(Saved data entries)
----

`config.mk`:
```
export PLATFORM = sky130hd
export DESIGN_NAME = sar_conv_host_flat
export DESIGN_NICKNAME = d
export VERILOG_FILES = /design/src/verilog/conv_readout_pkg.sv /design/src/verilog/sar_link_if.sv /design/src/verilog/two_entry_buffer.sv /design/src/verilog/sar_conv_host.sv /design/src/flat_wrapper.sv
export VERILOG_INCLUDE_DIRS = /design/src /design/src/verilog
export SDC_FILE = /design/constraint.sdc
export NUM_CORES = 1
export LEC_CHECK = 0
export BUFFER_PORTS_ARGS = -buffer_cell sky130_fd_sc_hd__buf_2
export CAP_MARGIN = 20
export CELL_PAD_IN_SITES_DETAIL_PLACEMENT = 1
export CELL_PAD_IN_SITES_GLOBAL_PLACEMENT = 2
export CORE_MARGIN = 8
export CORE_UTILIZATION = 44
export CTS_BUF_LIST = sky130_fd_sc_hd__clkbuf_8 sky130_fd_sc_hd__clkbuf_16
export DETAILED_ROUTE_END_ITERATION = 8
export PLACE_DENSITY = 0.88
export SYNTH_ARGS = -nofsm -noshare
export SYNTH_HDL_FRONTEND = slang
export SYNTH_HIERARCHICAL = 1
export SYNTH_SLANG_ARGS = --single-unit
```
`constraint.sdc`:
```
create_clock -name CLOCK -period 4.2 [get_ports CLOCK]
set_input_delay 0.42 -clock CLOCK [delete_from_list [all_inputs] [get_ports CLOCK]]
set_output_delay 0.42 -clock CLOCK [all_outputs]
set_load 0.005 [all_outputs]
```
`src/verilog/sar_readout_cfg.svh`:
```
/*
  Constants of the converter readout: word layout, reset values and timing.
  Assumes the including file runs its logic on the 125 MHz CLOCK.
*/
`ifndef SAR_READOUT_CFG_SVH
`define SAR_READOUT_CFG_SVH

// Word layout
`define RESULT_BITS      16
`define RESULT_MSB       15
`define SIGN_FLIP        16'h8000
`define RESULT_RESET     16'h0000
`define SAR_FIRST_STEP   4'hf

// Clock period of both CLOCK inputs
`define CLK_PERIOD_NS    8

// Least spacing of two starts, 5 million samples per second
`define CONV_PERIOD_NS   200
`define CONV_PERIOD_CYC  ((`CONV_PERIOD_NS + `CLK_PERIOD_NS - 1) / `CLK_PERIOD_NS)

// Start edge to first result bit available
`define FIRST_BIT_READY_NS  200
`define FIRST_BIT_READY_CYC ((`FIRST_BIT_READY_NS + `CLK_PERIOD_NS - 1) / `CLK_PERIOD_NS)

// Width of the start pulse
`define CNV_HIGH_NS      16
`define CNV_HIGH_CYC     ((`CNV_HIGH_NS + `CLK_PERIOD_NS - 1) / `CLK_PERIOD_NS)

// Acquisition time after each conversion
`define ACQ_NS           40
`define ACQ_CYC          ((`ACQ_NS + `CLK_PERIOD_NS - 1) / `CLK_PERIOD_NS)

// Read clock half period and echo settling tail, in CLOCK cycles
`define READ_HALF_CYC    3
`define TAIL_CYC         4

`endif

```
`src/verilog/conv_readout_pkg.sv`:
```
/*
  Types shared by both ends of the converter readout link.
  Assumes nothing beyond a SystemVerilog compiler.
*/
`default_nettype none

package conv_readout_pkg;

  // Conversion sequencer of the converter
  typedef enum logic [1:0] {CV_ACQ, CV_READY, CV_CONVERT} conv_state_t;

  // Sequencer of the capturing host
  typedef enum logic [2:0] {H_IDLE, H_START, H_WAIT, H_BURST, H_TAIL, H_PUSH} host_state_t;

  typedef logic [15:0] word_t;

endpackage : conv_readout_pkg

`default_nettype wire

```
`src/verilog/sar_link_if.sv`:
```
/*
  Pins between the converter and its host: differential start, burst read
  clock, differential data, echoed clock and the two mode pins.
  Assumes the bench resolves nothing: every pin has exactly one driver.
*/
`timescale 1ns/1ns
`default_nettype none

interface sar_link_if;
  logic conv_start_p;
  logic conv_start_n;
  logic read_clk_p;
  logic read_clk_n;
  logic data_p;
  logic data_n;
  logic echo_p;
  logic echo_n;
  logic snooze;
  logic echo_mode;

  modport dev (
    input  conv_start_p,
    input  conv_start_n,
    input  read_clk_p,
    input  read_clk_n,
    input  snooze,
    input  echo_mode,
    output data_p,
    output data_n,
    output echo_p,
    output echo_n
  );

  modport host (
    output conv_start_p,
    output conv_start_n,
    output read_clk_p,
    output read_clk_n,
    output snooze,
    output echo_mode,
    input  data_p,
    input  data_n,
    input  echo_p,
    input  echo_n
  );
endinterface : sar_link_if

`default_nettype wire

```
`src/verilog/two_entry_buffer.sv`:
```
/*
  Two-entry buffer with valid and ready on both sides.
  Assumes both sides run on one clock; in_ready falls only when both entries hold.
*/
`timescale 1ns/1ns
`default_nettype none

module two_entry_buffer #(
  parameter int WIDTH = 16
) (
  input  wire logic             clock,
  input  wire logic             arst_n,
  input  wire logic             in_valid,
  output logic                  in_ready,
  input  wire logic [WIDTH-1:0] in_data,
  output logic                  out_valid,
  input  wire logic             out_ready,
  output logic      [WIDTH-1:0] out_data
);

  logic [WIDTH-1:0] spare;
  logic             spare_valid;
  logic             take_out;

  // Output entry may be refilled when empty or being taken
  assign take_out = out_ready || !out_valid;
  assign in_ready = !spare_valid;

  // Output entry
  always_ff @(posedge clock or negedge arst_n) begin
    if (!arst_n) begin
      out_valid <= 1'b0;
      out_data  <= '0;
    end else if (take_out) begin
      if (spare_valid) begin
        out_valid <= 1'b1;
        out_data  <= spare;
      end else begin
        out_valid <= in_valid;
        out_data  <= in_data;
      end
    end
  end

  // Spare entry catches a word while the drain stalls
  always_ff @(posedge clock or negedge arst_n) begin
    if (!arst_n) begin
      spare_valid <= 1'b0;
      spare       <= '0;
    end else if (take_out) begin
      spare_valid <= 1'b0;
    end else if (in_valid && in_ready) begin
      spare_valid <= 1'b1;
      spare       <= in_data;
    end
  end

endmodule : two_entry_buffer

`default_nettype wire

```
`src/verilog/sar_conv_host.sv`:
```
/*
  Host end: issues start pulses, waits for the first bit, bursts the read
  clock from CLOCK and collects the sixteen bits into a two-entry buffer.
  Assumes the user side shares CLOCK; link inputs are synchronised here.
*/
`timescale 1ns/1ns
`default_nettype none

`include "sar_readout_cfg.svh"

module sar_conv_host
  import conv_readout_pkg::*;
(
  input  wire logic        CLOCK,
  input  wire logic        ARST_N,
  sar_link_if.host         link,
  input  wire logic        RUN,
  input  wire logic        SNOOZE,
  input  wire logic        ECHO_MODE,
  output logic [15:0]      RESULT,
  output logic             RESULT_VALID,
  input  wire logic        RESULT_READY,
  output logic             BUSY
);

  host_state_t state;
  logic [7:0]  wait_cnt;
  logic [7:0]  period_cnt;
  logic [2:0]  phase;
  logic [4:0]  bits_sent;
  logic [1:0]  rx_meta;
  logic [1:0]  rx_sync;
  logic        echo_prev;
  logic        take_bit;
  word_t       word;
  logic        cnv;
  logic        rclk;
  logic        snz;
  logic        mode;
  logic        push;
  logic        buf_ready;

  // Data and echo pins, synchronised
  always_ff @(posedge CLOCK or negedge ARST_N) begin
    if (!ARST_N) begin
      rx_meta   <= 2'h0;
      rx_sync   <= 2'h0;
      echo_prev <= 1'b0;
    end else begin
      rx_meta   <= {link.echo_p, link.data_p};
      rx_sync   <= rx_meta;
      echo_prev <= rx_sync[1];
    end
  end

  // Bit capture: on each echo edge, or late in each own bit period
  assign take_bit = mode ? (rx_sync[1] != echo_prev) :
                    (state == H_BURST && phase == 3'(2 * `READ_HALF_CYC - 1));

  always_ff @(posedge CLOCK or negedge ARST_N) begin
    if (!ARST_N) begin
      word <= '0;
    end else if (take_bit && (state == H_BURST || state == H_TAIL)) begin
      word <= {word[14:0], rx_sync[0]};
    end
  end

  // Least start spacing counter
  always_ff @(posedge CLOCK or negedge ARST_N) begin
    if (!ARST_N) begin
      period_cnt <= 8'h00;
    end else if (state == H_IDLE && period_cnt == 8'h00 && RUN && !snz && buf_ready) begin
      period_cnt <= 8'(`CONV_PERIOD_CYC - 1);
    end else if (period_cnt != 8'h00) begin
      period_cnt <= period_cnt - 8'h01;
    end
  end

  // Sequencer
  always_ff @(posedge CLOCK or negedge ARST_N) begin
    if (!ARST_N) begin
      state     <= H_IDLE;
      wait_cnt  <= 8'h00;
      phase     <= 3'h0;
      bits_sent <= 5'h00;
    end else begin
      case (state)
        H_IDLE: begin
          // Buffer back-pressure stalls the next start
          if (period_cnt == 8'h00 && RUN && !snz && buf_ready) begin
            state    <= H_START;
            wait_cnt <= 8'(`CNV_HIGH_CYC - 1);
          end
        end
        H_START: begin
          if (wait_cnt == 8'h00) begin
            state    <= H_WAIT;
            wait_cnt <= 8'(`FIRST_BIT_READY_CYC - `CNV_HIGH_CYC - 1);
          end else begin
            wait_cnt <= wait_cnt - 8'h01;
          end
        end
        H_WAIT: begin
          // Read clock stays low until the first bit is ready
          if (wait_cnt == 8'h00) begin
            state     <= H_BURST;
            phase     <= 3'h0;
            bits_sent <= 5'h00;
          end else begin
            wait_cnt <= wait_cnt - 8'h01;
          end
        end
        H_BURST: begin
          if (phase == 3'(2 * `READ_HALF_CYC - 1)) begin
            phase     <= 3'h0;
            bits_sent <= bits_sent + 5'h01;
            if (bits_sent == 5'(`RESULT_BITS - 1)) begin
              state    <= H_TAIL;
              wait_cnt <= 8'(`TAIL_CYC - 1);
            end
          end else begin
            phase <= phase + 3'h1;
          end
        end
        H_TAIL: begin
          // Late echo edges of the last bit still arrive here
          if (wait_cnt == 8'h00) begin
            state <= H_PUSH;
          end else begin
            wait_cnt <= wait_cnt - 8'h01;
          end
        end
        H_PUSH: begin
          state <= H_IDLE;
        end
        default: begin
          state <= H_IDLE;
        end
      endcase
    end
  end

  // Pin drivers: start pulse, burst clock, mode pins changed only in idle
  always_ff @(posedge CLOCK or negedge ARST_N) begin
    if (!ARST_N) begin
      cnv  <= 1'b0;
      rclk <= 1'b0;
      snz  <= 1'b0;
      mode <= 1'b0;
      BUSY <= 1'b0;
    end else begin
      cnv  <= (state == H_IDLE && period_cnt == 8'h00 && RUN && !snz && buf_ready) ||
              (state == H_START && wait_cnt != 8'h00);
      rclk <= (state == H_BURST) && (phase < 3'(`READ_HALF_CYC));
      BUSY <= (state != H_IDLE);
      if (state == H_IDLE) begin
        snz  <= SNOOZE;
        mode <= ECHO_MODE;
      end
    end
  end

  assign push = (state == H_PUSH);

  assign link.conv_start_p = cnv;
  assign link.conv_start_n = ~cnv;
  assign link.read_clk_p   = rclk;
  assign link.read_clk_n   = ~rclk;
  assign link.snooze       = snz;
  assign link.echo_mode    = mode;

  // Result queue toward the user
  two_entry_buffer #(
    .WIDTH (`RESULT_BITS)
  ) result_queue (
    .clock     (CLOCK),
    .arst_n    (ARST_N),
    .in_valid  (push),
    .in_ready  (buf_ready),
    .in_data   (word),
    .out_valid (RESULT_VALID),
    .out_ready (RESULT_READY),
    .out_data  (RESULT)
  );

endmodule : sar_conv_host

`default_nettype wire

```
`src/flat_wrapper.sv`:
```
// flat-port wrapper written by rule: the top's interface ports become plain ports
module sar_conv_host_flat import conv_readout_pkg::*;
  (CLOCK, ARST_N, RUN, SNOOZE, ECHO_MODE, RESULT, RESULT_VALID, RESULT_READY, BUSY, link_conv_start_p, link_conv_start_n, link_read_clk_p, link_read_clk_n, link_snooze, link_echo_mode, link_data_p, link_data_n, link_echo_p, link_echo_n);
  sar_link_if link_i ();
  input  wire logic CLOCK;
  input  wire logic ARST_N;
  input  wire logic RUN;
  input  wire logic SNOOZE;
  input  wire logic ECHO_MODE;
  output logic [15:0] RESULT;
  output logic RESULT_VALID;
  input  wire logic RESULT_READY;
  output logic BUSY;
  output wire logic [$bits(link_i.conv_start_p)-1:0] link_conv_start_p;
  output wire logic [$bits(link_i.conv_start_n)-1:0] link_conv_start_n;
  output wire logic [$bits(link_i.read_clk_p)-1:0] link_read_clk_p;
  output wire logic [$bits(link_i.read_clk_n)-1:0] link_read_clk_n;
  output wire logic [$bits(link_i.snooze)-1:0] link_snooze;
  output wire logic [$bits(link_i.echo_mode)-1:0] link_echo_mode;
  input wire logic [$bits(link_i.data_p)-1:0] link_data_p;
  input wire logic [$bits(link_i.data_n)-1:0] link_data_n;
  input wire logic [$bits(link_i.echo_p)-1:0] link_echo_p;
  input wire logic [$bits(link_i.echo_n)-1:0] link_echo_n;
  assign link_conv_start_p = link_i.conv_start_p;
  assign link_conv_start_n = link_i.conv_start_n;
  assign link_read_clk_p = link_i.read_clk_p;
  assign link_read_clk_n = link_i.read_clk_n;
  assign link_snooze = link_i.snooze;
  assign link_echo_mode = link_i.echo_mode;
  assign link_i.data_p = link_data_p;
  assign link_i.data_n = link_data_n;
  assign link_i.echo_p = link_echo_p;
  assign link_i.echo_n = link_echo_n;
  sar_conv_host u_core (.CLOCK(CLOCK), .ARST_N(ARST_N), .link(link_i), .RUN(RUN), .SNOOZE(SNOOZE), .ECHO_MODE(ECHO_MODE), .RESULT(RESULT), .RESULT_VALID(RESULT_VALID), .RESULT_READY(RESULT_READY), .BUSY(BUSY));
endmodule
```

----

### [TASK DIRECTIONS]
In the entries above, find each line that includes the string "only" and copy it.

### [ANSWER SECTION]
  Assumes both sides run on one clock; in_ready falls only when both entries hold.
  // Pin drivers: start pulse, burst clock, mode pins changed only in idle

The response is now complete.